Le titre Big Issues Printed Small résume parfaitement l’album, cet équilibre entre tes compositions, à la fois miniatures et impressionnistes, et l’ampleur que leur donne les arrangements.
Au départ, comme c’est toujours le cas, je cherchais un titre qui corresponde à la pochette, une œuvre gentiment prêtée par ma sœur. Quand j’ai fait la chanson-titre, il m’est apparu que ce devait être celui de l’album. Cette idée de cadre scientifiquement rangé et en même temps assez mal foutu, plein de tâches, fait à la main. C’est l’image que je me faisais de cet album : un disque d’orchestre lo-fi.
A l’Epicerie Moderne, tu vas rejouer en duo acoustique comme au Temple Lanterne. Pourquoi ne pas présenter cet album dans la même configuration que sur le disque : avec un orchestre ?
J’avais vraiment envie de continuer encore un peu en duo. Je crois qu’on peut aller encore plus loin comme ça. Il y a des propositions pour des concerts avec orchestre et il est certain qu’on va le faire. J’aimerais aussi travailler dans le sens d’une formation plus rock. Le truc, c’est que pour les tournées des disques précédents, j’essayais de recréer l’album à l’identique sur scène.

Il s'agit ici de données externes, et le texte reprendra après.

<file path="config.mk">
export PLATFORM = sky130hd
export DESIGN_NAME = accel_activity_and_step_counter_unit
export DESIGN_NICKNAME = d
export VERILOG_FILES = /design/src/hw/rtl/aasc_pkg.sv /design/src/hw/rtl/aasc_sqmac.sv /design/src/hw/rtl/aasc_sqrt.sv /design/src/hw/rtl/aasc_ped.sv /design/src/hw/rtl/accel_activity_and_step_counter_unit.sv
export SDC_FILE = /design/constraint.sdc
export NUM_CORES = 2
export LEC_CHECK = 0
export ABC_AREA = 1
export BUFFER_PORTS_ARGS = -buffer_cell sky130_fd_sc_hd__buf_2
export CORE_ASPECT_RATIO = 0.8
export CORE_UTILIZATION = 25
export CTS_CLUSTER_DIAMETER = 150
export CTS_CLUSTER_SIZE = 8
export DETAILED_ROUTE_END_ITERATION = 7
export PLACE_DENSITY = 0.49
export SETUP_SLACK_MARGIN = 0.5
export SYNTH_ARGS = -nofsm -noshare
export SYNTH_HDL_FRONTEND = slang
export SYNTH_SLANG_ARGS = --single-unit
</file>
<file path="constraint.sdc">
create_clock -name clk -period 23.7 [get_ports clk]
set_clock_uncertainty 0.1 [all_clocks]
set_input_delay 1.185 -clock clk [delete_from_list [all_inputs] [get_ports clk]]
set_output_delay 1.185 -clock clk [all_outputs]
set_load 0.02 [all_outputs]
</file>
<file path="src/hw/rtl/aasc_pkg.sv">
// Shared types and constants for the activity and step counter.
// Holds the sequencer state type, word kinds, register indexes and the
// pedometer control struct. No dependencies.
package aasc_pkg;

  // Field widths
  localparam int AXIS_W   = 16;
  localparam int WORD_W   = 32;
  localparam int SUM_W    = 64;
  localparam int MAG_W    = 17;
  localparam int AMP_W    = 15;
  localparam int STEP_W   = 16;
  localparam int SHIFT_W  = 5;
  localparam int CFG_W    = 16;
  localparam int N_AXES   = 3;
  localparam int AX_IDX_W = 2;

  // Digit-serial squaring: digit size and digits per operand
  localparam int DIGIT_W  = 4;
  localparam int N_DIGITS = WORD_W / DIGIT_W;
  localparam int DCNT_W   = $clog2(N_DIGITS + 1);

  // Square root starts from the top even bit
  localparam logic [WORD_W-1:0] SQRT_TOP_BIT = 32'h4000_0000;
  // Pedometer amplitude clamp
  localparam logic [AMP_W-1:0]  PED_CLAMP    = 15'h7FFF;

  // Register reset values
  localparam logic [SHIFT_W-1:0] RST_DC_SHIFT  = 5'd4;
  localparam logic [AMP_W-1:0]   RST_MIN_LEVEL = 15'd100;
  localparam logic [STEP_W-1:0]  RST_MIN_INTV  = 16'd10;
  localparam logic [STEP_W-1:0]  RST_MAX_INTV  = 16'd100;

  // Input word kinds
  typedef enum logic [1:0] {
    KIND_SAMPLE     = 2'd0,
    KIND_EPOCH      = 2'd1,
    KIND_PED_INIT   = 2'd2,
    KIND_READ_CLEAR = 2'd3
  } kind_t;

  // Configuration register indexes
  typedef enum logic [1:0] {
    CFG_DC_SHIFT  = 2'd0,
    CFG_MIN_LEVEL = 2'd1,
    CFG_MIN_INTV  = 2'd2,
    CFG_MAX_INTV  = 2'd3
  } cfg_idx_t;

  // Sequencer states
  typedef enum logic [3:0] {
    ST_IDLE,
    ST_DC,
    ST_HP,
    ST_MUL,
    ST_ROOT,
    ST_PEAK,
    ST_DETECT,
    ST_EXEC,
    ST_FINISH
  } state_t;

  // Pedometer commands from the sequencer
  typedef struct packed {
    logic upd_peak;
    logic upd_detect;
    logic init;
    logic clear;
  } ped_ctrl_t;

endpackage

</file>
<file path="src/hw/rtl/aasc_sqmac.sv">
// Digit-serial square-and-accumulate unit, modulo 2^32.
// Squares one operand a digit per cycle and adds it into a running sum.
// Depends on aasc_pkg.
module aasc_sqmac import aasc_pkg::*; (
  input  logic              clk,
  input  logic              rst_n,
  input  logic              clr,
  input  logic              load,
  input  logic [WORD_W-1:0] operand,
  output logic              busy,
  output logic [WORD_W-1:0] acc
);

  logic [WORD_W-1:0] mcand_r, mcand_nxt;
  logic [WORD_W-1:0] mplier_r, mplier_nxt;
  logic [WORD_W-1:0] acc_r, acc_nxt;
  logic [DCNT_W-1:0] cnt_r, cnt_nxt;
  logic [WORD_W-1:0] partial;

  // One digit of the multiplier times the shifted multiplicand
  assign partial = WORD_W'(mcand_r * mplier_r[DIGIT_W-1:0]);

  // Load, advance one digit, or hold
  always_comb begin
    mcand_nxt  = mcand_r;
    mplier_nxt = mplier_r;
    acc_nxt    = acc_r;
    cnt_nxt    = cnt_r;
    if (clr) begin
      acc_nxt = '0;
    end
    if (load) begin
      mcand_nxt  = operand;
      mplier_nxt = operand;
      cnt_nxt    = DCNT_W'(N_DIGITS);
    end else if (cnt_r != '0) begin
      acc_nxt    = acc_r + partial;
      mcand_nxt  = mcand_r << DIGIT_W;
      mplier_nxt = mplier_r >> DIGIT_W;
      cnt_nxt    = cnt_r - 1'b1;
    end
  end

  always_ff @(posedge clk) begin
    if (!rst_n) begin
      cnt_r <= '0;
      acc_r <= '0;
    end else begin
      cnt_r <= cnt_nxt;
      acc_r <= acc_nxt;
    end
    mcand_r  <= mcand_nxt;
    mplier_r <= mplier_nxt;
  end

  assign busy = (cnt_r != '0);
  assign acc  = acc_r;

endmodule

</file>
<file path="src/hw/rtl/aasc_sqrt.sv">
// Bit-serial rounded integer square root of a 32-bit word.
// Resolves one root bit per cycle, then applies rounding. Depends on aasc_pkg.
module aasc_sqrt import aasc_pkg::*; (
  input  logic              clk,
  input  logic              rst_n,
  input  logic              start,
  input  logic [WORD_W-1:0] radicand,
  output logic              busy,
  output logic [MAG_W-1:0]  root
);

  logic [WORD_W-1:0] op_r, op_nxt;
  logic [WORD_W-1:0] res_r, res_nxt;
  logic [WORD_W-1:0] one_r, one_nxt;
  logic              run_r, run_nxt;
  logic [WORD_W-1:0] trial;

  assign trial = res_r + one_r;

  // Iterate while the probe bit is set, then round and stop
  always_comb begin
    op_nxt  = op_r;
    res_nxt = res_r;
    one_nxt = one_r;
    run_nxt = run_r;
    if (start) begin
      op_nxt  = radicand;
      res_nxt = '0;
      one_nxt = SQRT_TOP_BIT;
      run_nxt = 1'b1;
    end else if (run_r) begin
      if (one_r != '0) begin
        if (op_r >= trial) begin
          op_nxt  = op_r - trial;
          res_nxt = (res_r + (one_r << 1)) >> 1;
        end else begin
          res_nxt = res_r >> 1;
        end
        one_nxt = one_r >> 2;
      end else begin
        if (op_r > res_r) begin
          res_nxt = res_r + 1'b1;
        end
        run_nxt = 1'b0;
      end
    end
  end

  always_ff @(posedge clk) begin
    if (!rst_n) begin
      run_r <= 1'b0;
    end else begin
      run_r <= run_nxt;
    end
    op_r  <= op_nxt;
    res_r <= res_nxt;
    one_r <= one_nxt;
  end

  assign busy = run_r;
  assign root = res_r[MAG_W-1:0];

endmodule

</file>
<file path="src/hw/rtl/aasc_ped.sv">
// Peak-to-peak pedometer: max/min trackers, phase detector and step counts.
// Updates peaks on the peak command and runs detection on the detect command. Depends on aasc_pkg.
module aasc_ped import aasc_pkg::*; (
  input  logic                    clk,
  input  logic                    rst_n,
  input  ped_ctrl_t               ctrl,
  input  logic [AMP_W-1:0]        amp,
  input  logic signed [AXIS_W-1:0] init_level,
  input  logic [AMP_W-1:0]        min_level,
  input  logic [STEP_W-1:0]       min_intv,
  input  logic [STEP_W-1:0]       max_intv,
  output logic [STEP_W-1:0]       step_count,
  output logic [STEP_W-1:0]       total_steps,
  output logic [AMP_W-1:0]        activity_level
);

  logic signed [AXIS_W-1:0] max_r, max_nxt;
  logic signed [AXIS_W-1:0] min_r, min_nxt;
  logic signed [AXIS_W-1:0] level_r, level_nxt;
  logic                     phase_r, phase_nxt;
  logic [STEP_W-1:0]        intv_r, intv_nxt;
  logic [STEP_W-1:0]        total_r, total_nxt;
  logic [STEP_W-1:0]        since_r, since_nxt;

  logic signed [AXIS_W:0]   level_p1;
  logic signed [AXIS_W:0]   decay17;
  logic signed [AXIS_W-1:0] decay;
  logic signed [AXIS_W-1:0] amp_s;
  logic signed [AXIS_W-1:0] max_dec;
  logic signed [AXIS_W-1:0] min_dec;
  logic signed [AXIS_W-1:0] lvl;
  logic signed [AXIS_W-1:0] quarter;
  logic signed [AXIS_W-1:0] tlow;
  logic signed [AXIS_W-1:0] thigh;
  logic                     active;
  logic [STEP_W-1:0]        intv_tmp;
  logic [STEP_W-1:0]        intv_inc;

  // Decay of the peak trackers and the range thresholds
  assign amp_s    = $signed({1'b0, amp});
  assign level_p1 = $signed({level_r[AXIS_W-1], level_r}) + 17'sd1;
  assign decay17  = level_p1 >>> 3;
  assign decay    = decay17[AXIS_W-1:0];
  assign max_dec  = max_r - decay;
  assign min_dec  = min_r + decay;
  assign lvl      = max_r - min_r;
  assign quarter  = lvl >>> 2;
  assign tlow     = min_r + quarter;
  assign thigh    = max_r - quarter;
  assign active   = $signed({lvl[AXIS_W-1], lvl}) > $signed({2'b00, min_level});

  always_comb begin
    max_nxt   = max_r;
    min_nxt   = min_r;
    level_nxt = level_r;
    phase_nxt = phase_r;
    intv_nxt  = intv_r;
    total_nxt = total_r;
    since_nxt = since_r;
    intv_tmp  = intv_r;
    intv_inc  = '0;
    priority if (ctrl.init) begin
      // Restart the pedometer at the given level
      max_nxt   = init_level;
      min_nxt   = init_level;
      level_nxt = '0;
      phase_nxt = 1'b0;
      intv_nxt  = '0;
      total_nxt = '0;
      since_nxt = '0;
    end else if (ctrl.clear) begin
      since_nxt = '0;
    end else if (ctrl.upd_peak) begin
      // Decay toward each other, then fast attack on the new amplitude
      max_nxt = (max_dec <= amp_s) ? amp_s : max_dec;
      min_nxt = (min_dec >= amp_s) ? amp_s : min_dec;
    end else if (ctrl.upd_detect) begin
      level_nxt = lvl;
      if (active) begin
        if (amp_s < tlow) begin
          phase_nxt = 1'b1;
        end else if (phase_r && (amp_s > thigh) && (intv_r > min_intv)) begin
          intv_tmp  = '0;
          phase_nxt = 1'b0;
          total_nxt = total_r + 1'b1;
          since_nxt = since_r + 1'b1;
        end
        // Advance the interval and drop the phase on timeout
        intv_inc = intv_tmp + 1'b1;
        if (intv_inc > max_intv) begin
          intv_nxt  = min_intv;
          phase_nxt = 1'b0;
        end else begin
          intv_nxt = intv_inc;
        end
      end
    end
  end

  always_ff @(posedge clk) begin
    if (!rst_n) begin
      max_r   <= '0;
      min_r   <= '0;
      level_r <= '0;
      phase_r <= 1'b0;
      intv_r  <= '0;
      total_r <= '0;
      since_r <= '0;
    end else begin
      max_r   <= max_nxt;
      min_r   <= min_nxt;
      level_r <= level_nxt;
      phase_r <= phase_nxt;
      intv_r  <= intv_nxt;
      total_r <= total_nxt;
      since_r <= since_nxt;
    end
  end

  assign step_count     = since_r;
  assign total_steps    = total_r;
  assign activity_level = level_r[AMP_W-1:0];

endmodule

</file>
<file path="src/hw/rtl/accel_activity_and_step_counter_unit.sv">
// Accelerometer activity and step counter, top level.
// Sequencer, DC trackers, epoch accumulator and output register.
// Depends on aasc_pkg, aasc_sqmac, aasc_sqrt and aasc_ped.
//
// Input channel (in_*): one word per item; in_tuser carries the kind
// (sample, start epoch, pedometer init, read and clear steps), in_tdata the
// three axis samples and the pedometer init level. Output channel (out_*):
// one word per item with magnitude, epoch counters, step counts and level.
// Configuration channel (cfg_*): index and data, always ready.
// A sample word passes per axis through the DC tracker, the high-pass value
// and the digit-serial square (8 digits of 4 bits), then through the
// bit-serial square root (16 root bits and rounding), the pedometer peak and
// detect updates and the output register load. Other kinds pass through the
// execute state to the output register load.
// One word is in flight at a time; the next is accepted once the result has
// moved into the output register, so a result waiting on out_tready does not
// block intake until the following result is ready.
// Reset restores default registers and clears trackers, epoch counters and
// pedometer state. When the receiver stalls, the finished result holds in
// the sequencer until the output register frees.
module accel_activity_and_step_counter_unit import aasc_pkg::*; (
  input  logic          clk,
  input  logic          rst_n,
  input  logic          in_tvalid,
  output logic          in_tready,
  input  logic [63:0]   in_tdata,   // accel_x, accel_y, accel_z, initial_level
  input  logic [1:0]    in_tuser,   // kind
  output logic          out_tvalid,
  input  logic          out_tready,
  // magnitude, samples_in_epoch, epoch_sum, step_count, total_steps,
  // activity_level
  output logic [159:0]  out_tdata,
  input  logic          cfg_valid,
  output logic          cfg_ready,
  input  logic [1:0]    cfg_index,
  input  logic [CFG_W-1:0] cfg_data
);

  state_t state_r, state_nxt;

  // Configuration registers
  logic [SHIFT_W-1:0] shift_r;
  logic [AMP_W-1:0]   min_level_r;
  logic [STEP_W-1:0]  min_intv_r;
  logic [STEP_W-1:0]  max_intv_r;

  // Captured item
  kind_t                    kind_r;
  logic signed [AXIS_W-1:0] axis_r [N_AXES];
  logic signed [AXIS_W-1:0] init_r;
  logic [AX_IDX_W-1:0]      ax_r;

  // Tracker and epoch state
  logic [WORD_W-1:0] dc_r [N_AXES];
  logic [WORD_W-1:0] cnt_r;
  logic [SUM_W-1:0]  sum_r;
  logic [MAG_W-1:0]  mag_r;

  // Output register
  logic         out_valid_r;
  logic [159:0] out_data_r;

  // Sequencer controls
  logic      accept;
  logic      out_free;
  logic      mac_clr, mac_load, mac_busy;
  logic      root_start, root_busy;
  logic      dc_we, epoch_init, accum, out_load, ax_adv;
  ped_ctrl_t ped_ctrl;

  // Datapath wires
  logic [WORD_W-1:0]  x_ext;
  logic [WORD_W-1:0]  dc_cur;
  logic [WORD_W-1:0]  dc_shr;
  logic [WORD_W-1:0]  dc_new;
  logic [WORD_W-1:0]  hp;
  logic [WORD_W-1:0]  mac_acc;
  logic [MAG_W-1:0]   root;
  logic [AMP_W-1:0]   amp;
  logic [STEP_W-1:0]  step_count;
  logic [STEP_W-1:0]  total_steps;
  logic [AMP_W-1:0]   activity_level;

  assign accept    = in_tvalid && in_tready;
  assign out_free  = !out_valid_r || out_tready;
  assign cfg_ready = 1'b1;

  // DC tracker and high-pass value of the current axis
  assign x_ext  = WORD_W'(axis_r[ax_r]);
  assign dc_cur = dc_r[ax_r];
  assign dc_shr = WORD_W'($signed(dc_cur) >>> shift_r);
  assign dc_new = dc_cur - dc_shr + x_ext;
  assign hp     = x_ext - dc_shr;

  // Clamp the magnitude for the pedometer
  assign amp = (mag_r > MAG_W'(PED_CLAMP)) ? PED_CLAMP : mag_r[AMP_W-1:0];

  // Next state
  always_comb begin
    state_nxt = state_r;
    unique case (state_r)
      ST_IDLE: begin
        if (in_tvalid) begin
          state_nxt = (kind_t'(in_tuser) == KIND_SAMPLE) ? ST_DC : ST_EXEC;
        end
      end
      ST_DC:     state_nxt = ST_HP;
      ST_HP:     state_nxt = ST_MUL;
      ST_MUL: begin
        if (!mac_busy) begin
          state_nxt = (ax_r == AX_IDX_W'(N_AXES - 1)) ? ST_ROOT : ST_DC;
        end
      end
      ST_ROOT: begin
        if (!root_busy && !root_start) begin
          state_nxt = ST_PEAK;
        end
      end
      ST_PEAK:   state_nxt = ST_DETECT;
      ST_DETECT: state_nxt = ST_FINISH;
      ST_EXEC:   state_nxt = ST_FINISH;
      ST_FINISH: begin
        if (out_free) begin
          state_nxt = ST_IDLE;
        end
      end
      default:   state_nxt = ST_IDLE;
    endcase
  end

  // Sequencer outputs
  logic root_pending_r;

  always_comb begin
    in_tready  = 1'b0;
    mac_clr    = 1'b0;
    mac_load   = 1'b0;
    root_start = 1'b0;
    dc_we      = 1'b0;
    epoch_init = 1'b0;
    accum      = 1'b0;
    out_load   = 1'b0;
    ax_adv     = 1'b0;
    ped_ctrl   = '0;
    unique case (state_r)
      ST_IDLE: begin
        in_tready = 1'b1;
        mac_clr   = in_tvalid;
      end
      ST_DC:  dc_we    = 1'b1;
      ST_HP:  mac_load = 1'b1;
      ST_MUL: begin
        if (!mac_busy) begin
          if (ax_r == AX_IDX_W'(N_AXES - 1)) begin
            root_start = 1'b1;
          end else begin
            ax_adv = 1'b1;
          end
        end
      end
      ST_ROOT: begin
        accum = !root_busy && !root_pending_r;
      end
      ST_PEAK:   ped_ctrl.upd_peak   = 1'b1;
      ST_DETECT: ped_ctrl.upd_detect = 1'b1;
      ST_EXEC: begin
        epoch_init    = (kind_r == KIND_EPOCH);
        ped_ctrl.init = (kind_r == KIND_PED_INIT);
      end
      ST_FINISH: begin
        out_load       = out_free;
        ped_ctrl.clear = out_free && (kind_r == KIND_READ_CLEAR);
      end
      default: begin
        in_tready = 1'b0;
      end
    endcase
  end

  // Root start lands in the cycle before its busy flag rises
  always_ff @(posedge clk) begin
    if (!rst_n) begin
      state_r        <= ST_IDLE;
      root_pending_r <= 1'b0;
    end else begin
      state_r        <= state_nxt;
      root_pending_r <= root_start;
    end
  end

  // Configuration writes
  always_ff @(posedge clk) begin
    if (!rst_n) begin
      shift_r     <= RST_DC_SHIFT;
      min_level_r <= RST_MIN_LEVEL;
      min_intv_r  <= RST_MIN_INTV;
      max_intv_r  <= RST_MAX_INTV;
    end else if (cfg_valid && cfg_ready) begin
      unique case (cfg_idx_t'(cfg_index))
        CFG_DC_SHIFT:  shift_r     <= cfg_data[SHIFT_W-1:0];
        CFG_MIN_LEVEL: min_level_r <= cfg_data[AMP_W-1:0];
        CFG_MIN_INTV:  min_intv_r  <= cfg_data;
        CFG_MAX_INTV:  max_intv_r  <= cfg_data;
        default:       shift_r     <= shift_r;
      endcase
    end
  end

  // Capture the accepted word and step the axis index
  always_ff @(posedge clk) begin
    if (accept) begin
      kind_r    <= kind_t'(in_tuser);
      axis_r[0] <= in_tdata[15:0];
      axis_r[1] <= in_tdata[31:16];
      axis_r[2] <= in_tdata[47:32];
      init_r    <= in_tdata[63:48];
      ax_r      <= '0;
    end else if (ax_adv) begin
      ax_r <= ax_r + 1'b1;
    end
  end

  // DC trackers, epoch counters and magnitude
  always_ff @(posedge clk) begin
    if (!rst_n) begin
      for (int i = 0; i < N_AXES; i++) begin
        dc_r[i] <= '0;
      end
      cnt_r <= '0;
      sum_r <= '0;
      mag_r <= '0;
    end else begin
      if (accept) begin
        mag_r <= '0;
      end
      if (dc_we) begin
        dc_r[ax_r] <= dc_new;
      end
      if (epoch_init) begin
        for (int i = 0; i < N_AXES; i++) begin
          dc_r[i] <= WORD_W'(axis_r[i]) << shift_r;
        end
        cnt_r <= '0;
        sum_r <= '0;
      end
      if (accum) begin
        mag_r <= root;
        sum_r <= sum_r + SUM_W'(root);
        cnt_r <= cnt_r + 1'b1;
      end
    end
  end

  // Output register
  always_ff @(posedge clk) begin
    if (!rst_n) begin
      out_valid_r <= 1'b0;
    end else if (out_load) begin
      out_valid_r <= 1'b1;
    end else if (out_tready) begin
      out_valid_r <= 1'b0;
    end
    if (out_load) begin
      out_data_r <= {activity_level, total_steps, step_count, sum_r, cnt_r, mag_r};
    end
  end

  assign out_tvalid = out_valid_r;
  assign out_tdata  = out_data_r;

  aasc_sqmac u_sqmac (
    .clk     (clk),
    .rst_n   (rst_n),
    .clr     (mac_clr),
    .load    (mac_load),
    .operand (hp),
    .busy    (mac_busy),
    .acc     (mac_acc)
  );

  aasc_sqrt u_sqrt (
    .clk      (clk),
    .rst_n    (rst_n),
    .start    (root_start),
    .radicand (mac_acc),
    .busy     (root_busy),
    .root     (root)
  );

  aasc_ped u_ped (
    .clk            (clk),
    .rst_n          (rst_n),
    .ctrl           (ped_ctrl),
    .amp            (amp),
    .init_level     (init_r),
    .min_level      (min_level_r),
    .min_intv       (min_intv_r),
    .max_intv       (max_intv_r),
    .step_count     (step_count),
    .total_steps    (total_steps),
    .activity_level (activity_level)
  );

endmodule
</file>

Pour ce disque, vu la façon dont il a été réalisé, ç’a été l’inverse : nous avons reproduit en studio ce que nous avions travaillé sur scène. Du coup, j’ai encore cette envie de revenir à la scène en réarrangeant les morceaux dans le sens d’une déconstruction.
Par Stéphane Duchêne, sur petit-bulletin.fr.
A l’Epicerie Moderne (Feyzin), lundi 25 mars.